> _YOUR INSTRUCTIONS_: Of the lines listed below, return exactly those that run from the line containing "iwb_adr/stb/cyc/sel/we out, iwb_ack/dat" through the line containing "localparam logic [1:0] S_FLUSH = 2'd2;", both included.

#### GIVEN DATA

--- src/rtl/t5_fetch_if.sv ---
// t5_fetch_if: bundles the instruction-bus, redirect/stall and decode-facing
// signals of the tra5 fetch stage.
// Latency: none (wiring only). Backpressure: sstl from decode, iwb_ack from the bus slave.
//
// master : fetch stage (drives the iwb_* request, fpc/fins/fvld/sena/fmis)
// slave  : environment (bus slave + execute redirect + decode stall)
interface t5_fetch_if;
    // Wishbone classic instruction bus
    logic [31:0] iwb_adr;
    logic        iwb_stb;
    logic        iwb_cyc;
    logic [3:0]  iwb_sel;
    logic        iwb_we;
    logic        iwb_ack;
    logic [31:0] iwb_dat;

    // redirect from execute, stall from decode
    logic        xbra;
    logic [31:0] xtgt;
    logic        sstl;

    // queue head towards decode
    logic [31:0] fpc;
    logic [31:0] fins;
    logic        fvld;
    logic        sena;
    logic        fmis;

    modport master (
        output iwb_adr, iwb_stb, iwb_cyc, iwb_sel, iwb_we,
        input  iwb_ack, iwb_dat,
        input  xbra, xtgt, sstl,
        output fpc, fins, fvld, sena, fmis
    );

    modport slave (
        input  iwb_adr, iwb_stb, iwb_cyc, iwb_sel, iwb_we,
        output iwb_ack, iwb_dat,
        output xbra, xtgt, sstl,
        input  fpc, fins, fvld, sena, fmis
    );
endinterface

--- src/rtl/t5_fetch.sv ---
// t5_fetch: RV32 instruction fetch stage, Wishbone classic reads into a 2-entry queue.
// Latency: word acked at edge N appears on fpc/fins/fvld after edge N; 1 instr/cycle with zero-wait ack.
// Backpressure: sstl freezes pops only; fetching continues until the queue holds 2, then stb drops.
//
// Ports:
//   sclk, srst      : clock, asynchronous active-high reset
//   bus (master)    : iwb_adr/stb/cyc/sel/we out, iwb_ack/dat in,
//                     xbra/xtgt redirect in, sstl stall in,
//                     fpc/fins/fvld/sena/fmis out to decode
// Optional feature (macro T5_FETCH_MISALIGN_EN): misaligned redirect targets raise a
// sticky fmis and halt fetching until an aligned redirect. Without it xtgt[1:0] is
// ignored and fmis is tied low.
module t5_fetch #(
    parameter logic [31:0] RESET_VECTOR = 32'h0000_0000,
    parameter int          XLEN         = 32
) (
    input  logic       sclk,
    input  logic       srst,
    t5_fetch_if.master bus
);

    localparam logic [1:0] S_FETCH = 2'd0;
    localparam logic [1:0] S_WAIT  = 2'd1;
    localparam logic [1:0] S_FLUSH = 2'd2;

    localparam logic [XLEN-1:0] NOP_INS = 32'h0000_0013;

    // ------------------------------------------------------------------
    // State
    // ------------------------------------------------------------------
    logic [1:0]      r_state;
    logic [XLEN-1:0] r_pc;          // address of the current/next bus request
    logic [XLEN-1:0] r_tgt;         // redirect target held while a stale cycle drains
    logic [1:0]      r_cnt;         // queue occupancy 0..2
    logic [XLEN-1:0] r_q_pc  [0:1]; // entry 0 is always the head
    logic [XLEN-1:0] r_q_ins [0:1];

    // ------------------------------------------------------------------
    // Combinational
    // ------------------------------------------------------------------
    logic [XLEN-1:0] w_tgt;
    logic            w_misal;
    logic            w_fmis;
    logic            w_fmis_nxt;
    logic            w_stb;
    logic            w_fvld;
    logic            w_sena;
    logic            w_push;
    logic [1:0]      w_cnt_pop;
    logic [1:0]      w_cnt_nxt;
    logic            w_wr_idx;
    logic [1:0]      w_state_nxt;
    logic [XLEN-1:0] w_pc_nxt;
    logic [XLEN-1:0] w_tgt_nxt;

    // The low two target bits never reach the bus address.
    assign w_tgt = {bus.xtgt[31:2], 2'b00};

`ifdef T5_FETCH_MISALIGN_EN
    logic r_fmis;

    assign w_misal = |bus.xtgt[1:0];
    assign w_fmis  = r_fmis;

    always_ff @(posedge sclk or posedge srst) begin
        if (srst) begin
            r_fmis <= 1'b0;
        end else begin
            r_fmis <= w_fmis_nxt;
        end
    end
`else
    logic w_unused_xtgt_lsb;

    assign w_misal           = 1'b0;
    assign w_fmis            = 1'b0;
    assign w_unused_xtgt_lsb = ^bus.xtgt[1:0];
`endif

    // Strobe is gated by srst so it drops the moment reset asserts, even
    // mid-cycle. A pending misalign fault suppresses new cycles but a FLUSH
    // still runs to completion so the slave sees a well-formed cycle.
    assign w_stb = ~srst & ((r_state == S_FLUSH) |
                            ((r_state == S_FETCH) & ~w_fmis));

    assign w_fvld = (r_cnt != 2'd0);

    // Redirect wins over stall and over any push: the head is about to be
    // thrown away, so decode must not consume it.
    assign w_sena = w_fvld & ~bus.sstl & ~bus.xbra;

    // Only a FETCH-state ack carries a word worth keeping.
    assign w_push = (r_state == S_FETCH) & w_stb & bus.iwb_ack & ~bus.xbra;

    assign w_cnt_pop = r_cnt - {1'b0, w_sena};
    assign w_cnt_nxt = w_cnt_pop + {1'b0, w_push};

    // Push lands behind whatever survives this cycle's pop. A push never
    // happens at count 2, so the slot index fits in one bit.
    assign w_wr_idx = w_cnt_pop[0];

    // ------------------------------------------------------------------
    // Next-state logic
    // ------------------------------------------------------------------
    always_comb begin
        w_state_nxt = r_state;
        w_pc_nxt    = r_pc;
        w_tgt_nxt   = r_tgt;
        w_fmis_nxt  = w_fmis;

        if (bus.xbra) begin
            w_fmis_nxt = w_misal;
            if (w_stb && !bus.iwb_ack) begin
                // A cycle is still open on the bus: finish it, discard its
                // data, and only then start at the new target. A repeated
                // redirect here simply overwrites the held target.
                w_state_nxt = S_FLUSH;
                w_tgt_nxt   = w_tgt;
            end else begin
                // No open cycle (or it completes right now and is dropped).
                w_state_nxt = S_FETCH;
                w_pc_nxt    = w_tgt;
            end
        end else begin
            case (r_state)
                S_FETCH: begin
                    if (w_push) begin
                        w_pc_nxt = r_pc + 32'd4;
                        if (w_cnt_nxt == 2'd2) begin
                            w_state_nxt = S_WAIT;
                        end
                    end
                end
                S_WAIT: begin
                    if (w_sena) begin
                        w_state_nxt = S_FETCH;
                    end
                end
                S_FLUSH: begin
                    if (bus.iwb_ack) begin
                        w_state_nxt = S_FETCH;
                        w_pc_nxt    = r_tgt;
                    end
                end
                default: begin
                    w_state_nxt = S_FETCH;
                end
            endcase
        end
    end

    // ------------------------------------------------------------------
    // Registers
    // ------------------------------------------------------------------
    always_ff @(posedge sclk or posedge srst) begin
        if (srst) begin
            r_state    <= S_FETCH;
            r_pc       <= RESET_VECTOR;
            r_tgt      <= RESET_VECTOR;
            r_cnt      <= 2'd0;
            r_q_pc[0]  <= '0;
            r_q_pc[1]  <= '0;
            r_q_ins[0] <= NOP_INS;
            r_q_ins[1] <= NOP_INS;
        end else begin
            r_state <= w_state_nxt;
            r_pc    <= w_pc_nxt;
            r_tgt   <= w_tgt_nxt;

            if (bus.xbra) begin
                // Entry contents are left as-is; with count 0 they are
                // invisible because fvld and sena are both low.
                r_cnt <= 2'd0;
            end else begin
                r_cnt <= w_cnt_nxt;
                if (w_sena) begin
                    r_q_pc[0]  <= r_q_pc[1];
                    r_q_ins[0] <= r_q_ins[1];
                end
                // Placed after the shift so a push into slot 0 on a
                // push+pop cycle overrides the shifted value.
                if (w_push) begin
                    r_q_pc[w_wr_idx]  <= r_pc;
                    r_q_ins[w_wr_idx] <= bus.iwb_dat;
                end
            end
        end
    end

    // ------------------------------------------------------------------
    // Outputs
    // ------------------------------------------------------------------
    assign bus.iwb_adr = r_pc;
    assign bus.iwb_stb = w_stb;
    assign bus.iwb_cyc = w_stb;
    assign bus.iwb_sel = 4'hF;
    assign bus.iwb_we  = 1'b0;

    assign bus.fpc  = r_q_pc[0];
    assign bus.fins = r_q_ins[0];
    assign bus.fvld = w_fvld;
    assign bus.sena = w_sena;
    assign bus.fmis = w_fmis;

endmodule

--- src/flat_wrapper.sv ---
// flat-port wrapper written by rule: the top's interface ports become plain ports
module t5_fetch_flat 
#(
    parameter logic [31:0] RESET_VECTOR = 32'h0000_0000,
    parameter int          XLEN         = 32
)
  (sclk, srst, bus_iwb_adr, bus_iwb_stb, bus_iwb_cyc, bus_iwb_sel, bus_iwb_we, bus_iwb_ack, bus_iwb_dat, bus_xbra, bus_xtgt, bus_sstl, bus_fpc, bus_fins, bus_fvld, bus_sena, bus_fmis);
  t5_fetch_if bus_i ();
  input  logic sclk;
  input  logic srst;
  output wire logic [$bits(bus_i.iwb_adr)-1:0] bus_iwb_adr;
  output wire logic [$bits(bus_i.iwb_stb)-1:0] bus_iwb_stb;
  output wire logic [$bits(bus_i.iwb_cyc)-1:0] bus_iwb_cyc;
  output wire logic [$bits(bus_i.iwb_sel)-1:0] bus_iwb_sel;
  output wire logic [$bits(bus_i.iwb_we)-1:0] bus_iwb_we;
  input wire logic [$bits(bus_i.iwb_ack)-1:0] bus_iwb_ack;
  input wire logic [$bits(bus_i.iwb_dat)-1:0] bus_iwb_dat;
  input wire logic [$bits(bus_i.xbra)-1:0] bus_xbra;
  input wire logic [$bits(bus_i.xtgt)-1:0] bus_xtgt;
  input wire logic [$bits(bus_i.sstl)-1:0] bus_sstl;
  output wire logic [$bits(bus_i.fpc)-1:0] bus_fpc;
  output wire logic [$bits(bus_i.fins)-1:0] bus_fins;
  output wire logic [$bits(bus_i.fvld)-1:0] bus_fvld;
  output wire logic [$bits(bus_i.sena)-1:0] bus_sena;
  output wire logic [$bits(bus_i.fmis)-1:0] bus_fmis;
  assign bus_iwb_adr = bus_i.iwb_adr;
  assign bus_iwb_stb = bus_i.iwb_stb;
  assign bus_iwb_cyc = bus_i.iwb_cyc;
  assign bus_iwb_sel = bus_i.iwb_sel;
  assign bus_iwb_we = bus_i.iwb_we;
  assign bus_i.iwb_ack = bus_iwb_ack;
  assign bus_i.iwb_dat = bus_iwb_dat;
  assign bus_i.xbra = bus_xbra;
  assign bus_i.xtgt = bus_xtgt;
  assign bus_i.sstl = bus_sstl;
  assign bus_fpc = bus_i.fpc;
  assign bus_fins = bus_i.fins;
  assign bus_fvld = bus_i.fvld;
  assign bus_sena = bus_i.sena;
  assign bus_fmis = bus_i.fmis;
  t5_fetch #(.RESET_VECTOR(RESET_VECTOR), .XLEN(XLEN)) u_core (.sclk(sclk), .srst(srst), .bus(bus_i));
endmodule
--- config.mk ---
export PLATFORM = sky130hd
export DESIGN_NAME = t5_fetch_flat
export DESIGN_NICKNAME = d
export VERILOG_FILES = /design/src/rtl/t5_fetch_if.sv /design/src/rtl/t5_fetch.sv /design/src/flat_wrapper.sv
export SDC_FILE = /design/constraint.sdc
export NUM_CORES = 1
export LEC_CHECK = 0
export CAP_MARGIN = 30
export CORE_ASPECT_RATIO = 0.75
export CORE_MARGIN = 8
export CORE_UTILIZATION = 35
export CTS_CLUSTER_DIAMETER = 150
export DETAILED_ROUTE_END_ITERATION = 10
export GPL_ROUTABILITY_DRIVEN = 0
export SLEW_MARGIN = 20
export SYNTH_ARGS = -nofsm -noshare
export SYNTH_HDL_FRONTEND = slang
export SYNTH_SLANG_ARGS = --single-unit
export TNS_END_PERCENT = 50
--- constraint.sdc ---
create_clock -name sclk -period 7.5 [get_ports sclk]
set_input_delay 1.875 -clock sclk [delete_from_list [all_inputs] [get_ports sclk]]
set_output_delay 1.875 -clock sclk [all_outputs]
set_load 0.05 [all_outputs]
==> results of run 1 <==
## worst max-delay path: cells and delay by family
kind | cells | cell delay [ps]
buffers and inverters | 2 | 1440
and+or+nand+nor | 1 | 290
## kinds of logic after synthesis
| family | count (synthesis) |
|---|---|
| compound gates | 175 |
| flops | 190 |
| buf+inv | 137 |
| other cells | 2 |
| mux | 155 |
| simple gates | 214 |
| xor+xnor | 10 |
| fa+ha+maj | 3 |
## routing by layer
layer / global-route usage, % / vias up / part of all wire (%)
li1: - / 3182 / -
met1: 20.9 / 3311 / 48
met2: 22.6 / 158 / 44
met3: 4.60 / 13 / 6.5
met4: 2.96 / 0 / 0.87
met5: 0 / - / 0
## worst max-delay path by stage
stage,from,end,slack [ps],depth (start not counted)
after floorplan,srst,u_core.bus.fins[10]$_DFFE_PP0N_,460,1
after global placement,srst,bus_iwb_cyc,2010,3
after detailed placement,srst,bus_iwb_cyc,1990,3
after CTS,srst,bus_iwb_cyc,1990,3
after global routing,srst,bus_iwb_cyc,1900,3
final,srst,bus_iwb_cyc,2020,3
## final cells by class
type / instances / area [µm²]
inverters: 9 / 41.3
fillers: 2555 / 15200
well taps: 351 / 439
repair buffers: 178 / 1770
multi-input cells: 565 / 3840
clock buffers: 21 / 480
flip-flops and latches: 190 / 4760
clock inverters: 11 / 153
## where the power goes
part / internal [mW] / switching, mW
combinational: 0.672 / 1.09
clock: 0.565 / 0.414
sequential: 1.41 / 0.276
total: 2.65 / 1.78
## placed cells by master, fill, tap and decap left out, types with 4 or more instances in the layout
cell type	n
a211oi_1	4
a21oi_1	98
a31oi_1	8
and3_1	11
and4_1	4
buf_4	12
clkbuf_16	17
clkbuf_8	4
clkdlybuf4s50_1	163
conb_1	8
dfrtp_1	184
dfstp_2	6
inv_1	8
mux2_2	92
mux2i_1	63
nand2_1	52
nand3_1	18
nand4_1	7
nor2_1	93
nor3_1	5
nor4_1	4
o21ai_0	34
o31ai_1	4
xnor2_1	7
## through the flow
step / cells / worst slack (ps) / area (µm²) / utilization [%] / power, mW
2_1_floorplan: 892 / 464 / 9390 / - / 3.08
3_3_place_gp: 1291 / 2010 / 10800 / 40.5 / 3.46
3_5_place_dp: 1293 / 1990 / 10900 / 40.7 / 3.49
4_1_cts: 1325 / 1990 / 11500 / 43.1 / 4.48
5_1_grt: 1325 / 1900 / 11500 / 43.1 / 4.66
6_report: 1325 / 2020 / 11500 / 43.1 / 4.43
## registers in the layout, indices dropped and copies added (netlist names)
name                flops
u_core.bus.fins        32
u_core.bus.fpc         32
u_core.bus.iwb_adr     30
u_core.r_cnt            2
u_core.r_q_ins         32
u_core.r_q_pc          30
u_core.r_state          2
u_core.r_tgt           30
==> impl_metrics.json, run 1 <==
{
  "crit-reg2reg-launch": "u_core.r_state[1]$_DFFE_PP0P_",
  "synth.cells.most_frequent": "184 x dfrtp_1, 98 x a21oi_1, 93 x nor2_1",
  "yosys_register_bits": 190,
  "crit_fanout": 5,
  "die-area_um2": 32300,
  "clock.fmax_mhz": 182,
  "cp.arrival_ps": 3610,
  "fp.dieW_um": 205,
  "reg2reg_setup_slack_ps": 4650,
  "tightest_slew_ps": 895,
  "cts_resized": 0,
  "criticalPathCategory": "in -> out",
  "ys_seq_area_share_pct": 50.8,
  "hpwl_mm": 16.6,
  "synthDistinctLibCells": 59,
  "reg2reg_depth": 8,
  "rsz0062_at_grt": "false",
  "rows": 52,
  "synth-warning-count": 0,
  "worstSkewPairLatency_ps": 430,
  "numCtsBuffers": 17,
  "status": "completed",
  "slew_headroom_pct": 40.3,
  "whs_path_depth": 1,
  "p_per_area_nw_per_um2": 385,
  "postCtsSetupBuffers": 0,
  "path_clk_slew_ps": 70,
  "n_antenna_cell": 0,
  "start_util_pct": 35.1,
  "synth_edf_count": 0,
  "cap_violations": 0,
  "ios": 175,
  "leakagePower_nw": 4.73,
  "holdWs_ps": 501,
  "clockRootBuffer": "clkbuf_16",
  "synth_simple_gate_area_share_pct": 10.5,
  "synth_fa_ha_area_share_pct": 0.401,
  "clockBufferDepth": 2,
  "max_stage_delay_ps": 860,
  "skew_ps": 10.8,
  "cp-end-kind": "primary output",
  "path_cells": "clkdlybuf4s50_1, nor2_1, clkdlybuf4s50_1",
  "fp.coreArea_um2": 26700,
  "avgSynthCellArea_um2": 10.6,
  "worstHoldEndpoint": "u_core.r_tgt[31]$_DFFE_PP0P_",
  "wire_per_inst_um": 18.1,
  "final_max_slew_viol_count": 0,
  "drive_gt1_share_pct": 16.2,
  "synth_top_family_by_area": "multiplexers",
  "grt.overflow.total": 0,
  "globalRouteTotalUtil_pct": 15.0,
  "syn_area_um2": 9370,
  "r2r-end": "u_core.bus.fpc[20]$_DFFE_PP0N_",
  "synthArstFlopShare_pct": 100,
  "synthCells": 886,
  "min-delay-start": "u_core.r_tgt[31]$_DFFE_PP0P_",
  "cts.sinks": 190,
  "routed_via_density": 5.03,
  "vias": 6664,
  "finalHoldViolations": 0,
  "min_period_ps": 5480,
  "hold_buffers": 0,
  "tns_ps": 0,
  "grt_pass1_wl_mm": 38.1,
  "crit_path_top_delay_cell": "clkdlybuf4s50_1",
  "antenna_found_initial": 0,
  "synth_top_cells_by_area": "dfrtp_1 49%, mux2_2 11%, mux2i_1 6.7%",
  "cts_tree": "built",
  "antenna_violating_nets_post_route": 0,
  "muxShareOfSynthArea_pct": 17.8,
  "ys.flop_type": "dfrtp_1",
  "yosys.area.top_type_share_pct": 49.2,
  "setup_viol": 0,
  "yosysMostFrequentCell": "dfrtp_1",
  "die_y_um": 158,
  "vdd_ir_drop_max_mv": 0.222,
  "nNetsFinal": 1033,
  "period_share_pct": 73.1,
  "drt_iter0_drc": 364,
  "drc": 0,
  "min_path_type": "reg -> reg",
  "htree_levels": 4,
  "grt_pass1_vias": 6520,
  "synth_compound_area_share_pct": 10.6,
  "first_pass_iters": 5,
  "grt_max_degree": 84,
  "crit_required_ps": 5620,
  "cpMostUsedCell": "clkdlybuf4s50_1",
  "wirelength_mm": 23.9,
  "worstSetupStartpointType": "input pin",
  "io_buffers": 164,
  "syn_to_final_growth_pct": 22.6,
  "synth_xor_area_share_pct": 0.935,
  "yosysTopAreaCell": "dfrtp_1"
}
(Power assumes the default switching activity.)
==> inputs of run 2 (changes only) <==
==> constraint.sdc (replaced) <==
create_clock -name sclk -period 4.7 [get_ports sclk]
set_input_delay 1.175 -clock sclk [delete_from_list [all_inputs] [get_ports sclk]]
set_output_delay 1.175 -clock sclk [all_outputs]
set_load 0.05 [all_outputs]
==> run 2 against run 1 <==
Utilization hardly changed. Combinational power is 60% higher. Setup slack worse by 1300 ps. Cell count hardly changed. Die area stayed put. Total power is 57% higher. Register-to-register slack worse by 2400 ps. Worst hold slack better by 1.7 ps. Highest routed layer unchanged. Largest power group unchanged. Final area hardly changed. Flip-flop and latch count stayed put. Sequential share of layout area hardly changed. Global-route usage is 0.38 points higher.
==> impl_metrics.json, run 2 (synthesized netlist as in run 1, its figures left out) <==
{
  "vias": 6626,
  "drive_gt1_share_pct": 16.1,
  "drt_iter0_drc": 375,
  "holdWs_ps": 503,
  "numCtsBuffers": 17,
  "criticalPathCategory": "in -> out",
  "dpl_worst_slack_ps": 700,
  "vdd_ir_drop_max_mv": 0.395,
  "cts_resized": 0,
  "fp.coreArea_um2": 26700,
  "cpMostUsedCell": "clkdlybuf4s50_1",
  "die-area_um2": 32300,
  "hpwl_mm": 16.6,
  "cts.sinks": 190,
  "cap_violations": 0,
  "grt_util_met2_pct": 22.8,
  "htree_levels": 4,
  "cp.arrival_ps": 2810,
  "top_usage_layer": "met2",
  "max_stage_delay_ps": 860,
  "routed_via_density": 5.00,
  "grt.overflow.total": 0,
  "final_cell_mix": "184 x dfrtp_1, 162 x clkdlybuf4s50_1, 98 x a21oi_1",
  "slew_headroom_pct": 40.4,
  "first_pass_iters": 5,
  "p_per_area_nw_per_um2": 605,
  "period_share_pct": 84.8,
  "hold_buffers": 0,
  "crit_required_ps": 3520,
  "met1_usage_pct": 21.3,
  "postCtsSetupBuffers": 0,
  "die_y_um": 158,
  "rsz0062_at_grt": "false",
  "crit_path_top_delay_cell": "clkdlybuf4s50_1",
  "wire_per_inst_um": 18.5,
  "drc": 0,
  "fin_ws_ps": 717,
  "clockRootBuffer": "clkbuf_16",
  "worstSkewPairLatency_ps": 440,
  "clockBufferDepth": 2,
  "antenna_violating_nets_post_route": 0,
  "rows": 52,
  "n_antenna_cell": 0,
  "start_util_pct": 35.1,
  "wirelength_mm": 24.5,
  "crit_fanout": 5,
  "grt_max_degree": 121,
  "worstSetupStartpointType": "input pin",
  "path_cells": "clkdlybuf4s50_1, nor2_1, clkdlybuf4s50_1",
  "leakagePower_nw": 4.73,
  "grt_pass1_wl_mm": 38.9,
  "placed_cell_area_um2": 10900,
  "status": "completed",
  "crit_family": "buffers and inverters",
  "final_max_slew_viol_count": 0,
  "min_path_type": "reg -> reg",
  "tns_ps": 0,
  "path_buf_inv": 2,
  "antenna_found_initial": 0,
  "finalHoldViolations": 0,
  "cp-end-kind": "primary output",
  "fp.dieW_um": 205,
  "syn_to_final_growth_pct": 22.6,
  "final_common_cell": "dfrtp_1",
  "min_period_ps": 3980,
  "cts_tree": "built",
  "ios": 175,
  "nNetsFinal": 1035,
  "clock.fmax_mhz": 251,
  "gr-usage-met3_pct": 5.34,
  "io_buffers": 164,
  "tightest_slew_ps": 895,
  "setup_viol": 0,
  "globalRouteTotalUtil_pct": 15.3,
  "path_clk_slew_ps": 70,
  "grt_pass1_vias": 6537,
  "postLayoutCellArea_um2": 11500,
  "skew_ps": 10.9
}
-- run 2: changes by cell type in the layout (fill, tap and decap cells not counted), sizes merged --
cell | previous run | this run
inv | 12 | 8
clkinv | 2 | 6
clkdlybuf4s50 | 163 | 162
buf | 15 | 18
bufinv | 3 | 2
-- run 2: final timing paths --
kind | startpoint | endpoint | slack (ps) | cells after the start
min reg2reg | u_core.r_tgt[23]$_DFFE_PP0P_ | u_core.r_tgt[23]$_DFFE_PP0P_ | 500 | 1
max | srst | bus_iwb_cyc | 720 | 3
max reg2reg | u_core.r_state[0]$_DFFE_PP0P_ | u_core.bus.iwb_adr[16]$_DFFE_PP0P_ | 2290 | 5
min | u_core.r_tgt[23]$_DFFE_PP0P_ | u_core.r_tgt[23]$_DFFE_PP0P_ | 500 | 1
min in group asynchronous | srst | u_core.r_tgt[3]$_DFFE_PP0P_ | 1290 | 3
max in group asynchronous | srst | u_core.r_q_ins[26]$_DFFE_PP0P_ | 2760 | 3
-- run 2: report_power, final --
part	leakage (nW)	total [mW]	internal, mW	switching [mW]
clock	0.273	1.45	0.795	0.651
sequential	2.31	2.69	2.25	0.437
combinational	2.14	2.82	1.08	1.74
-- run 2: worst reg2reg max path, cell delays in order, from the launching register on --
cell      delay, ps
dfrtp_1         560
nand2b_1        730
nand2_1         450
a31oi_1         270
nor2_1           70
o22a_1          230
-- run 2: area by class of cell --
type                    instances  area [µm²]
clock buffers                  21         450
clock inverters                10         116
fillers                      2593       15200
inverters                       9        37.5
multi-input cells             565        3840
flip-flops and latches        190        4760
well taps                     351         439
repair buffers                180        1840
-- run 2: routing by layer --
layer / part of all wire, % / wire, µm
met5: 0 / 0
met4: 0.91 / 224
met3: 7.2 / 1760
met2: 44 / 10900
met1: 48 / 11700
-- run 2: per-stage QoR --
step / util, % / total power [mW] / instances
after floorplan: - / 4.92 / 892
after global placement: 40.8 / 5.52 / 1294
after detailed placement: 40.8 / 5.57 / 1294
after CTS: 42.9 / 7.04 / 1325
after global routing: 43.0 / 7.33 / 1326
final: 43.0 / 6.95 / 1326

########

> _ANSWER BOX_:
//   bus (master)    : iwb_adr/stb/cyc/sel/we out, iwb_ack/dat in,
//                     xbra/xtgt redirect in, sstl stall in,
//                     fpc/fins/fvld/sena/fmis out to decode
// Optional feature (macro T5_FETCH_MISALIGN_EN): misaligned redirect targets raise a
// sticky fmis and halt fetching until an aligned redirect. Without it xtgt[1:0] is
// ignored and fmis is tied low.
module t5_fetch #(
    parameter logic [31:0] RESET_VECTOR = 32'h0000_0000,
    parameter int          XLEN         = 32
) (
    input  logic       sclk,
    input  logic       srst,
    t5_fetch_if.master bus
);

    localparam logic [1:0] S_FETCH = 2'd0;
    localparam logic [1:0] S_WAIT  = 2'd1;
    localparam logic [1:0] S_FLUSH = 2'd2;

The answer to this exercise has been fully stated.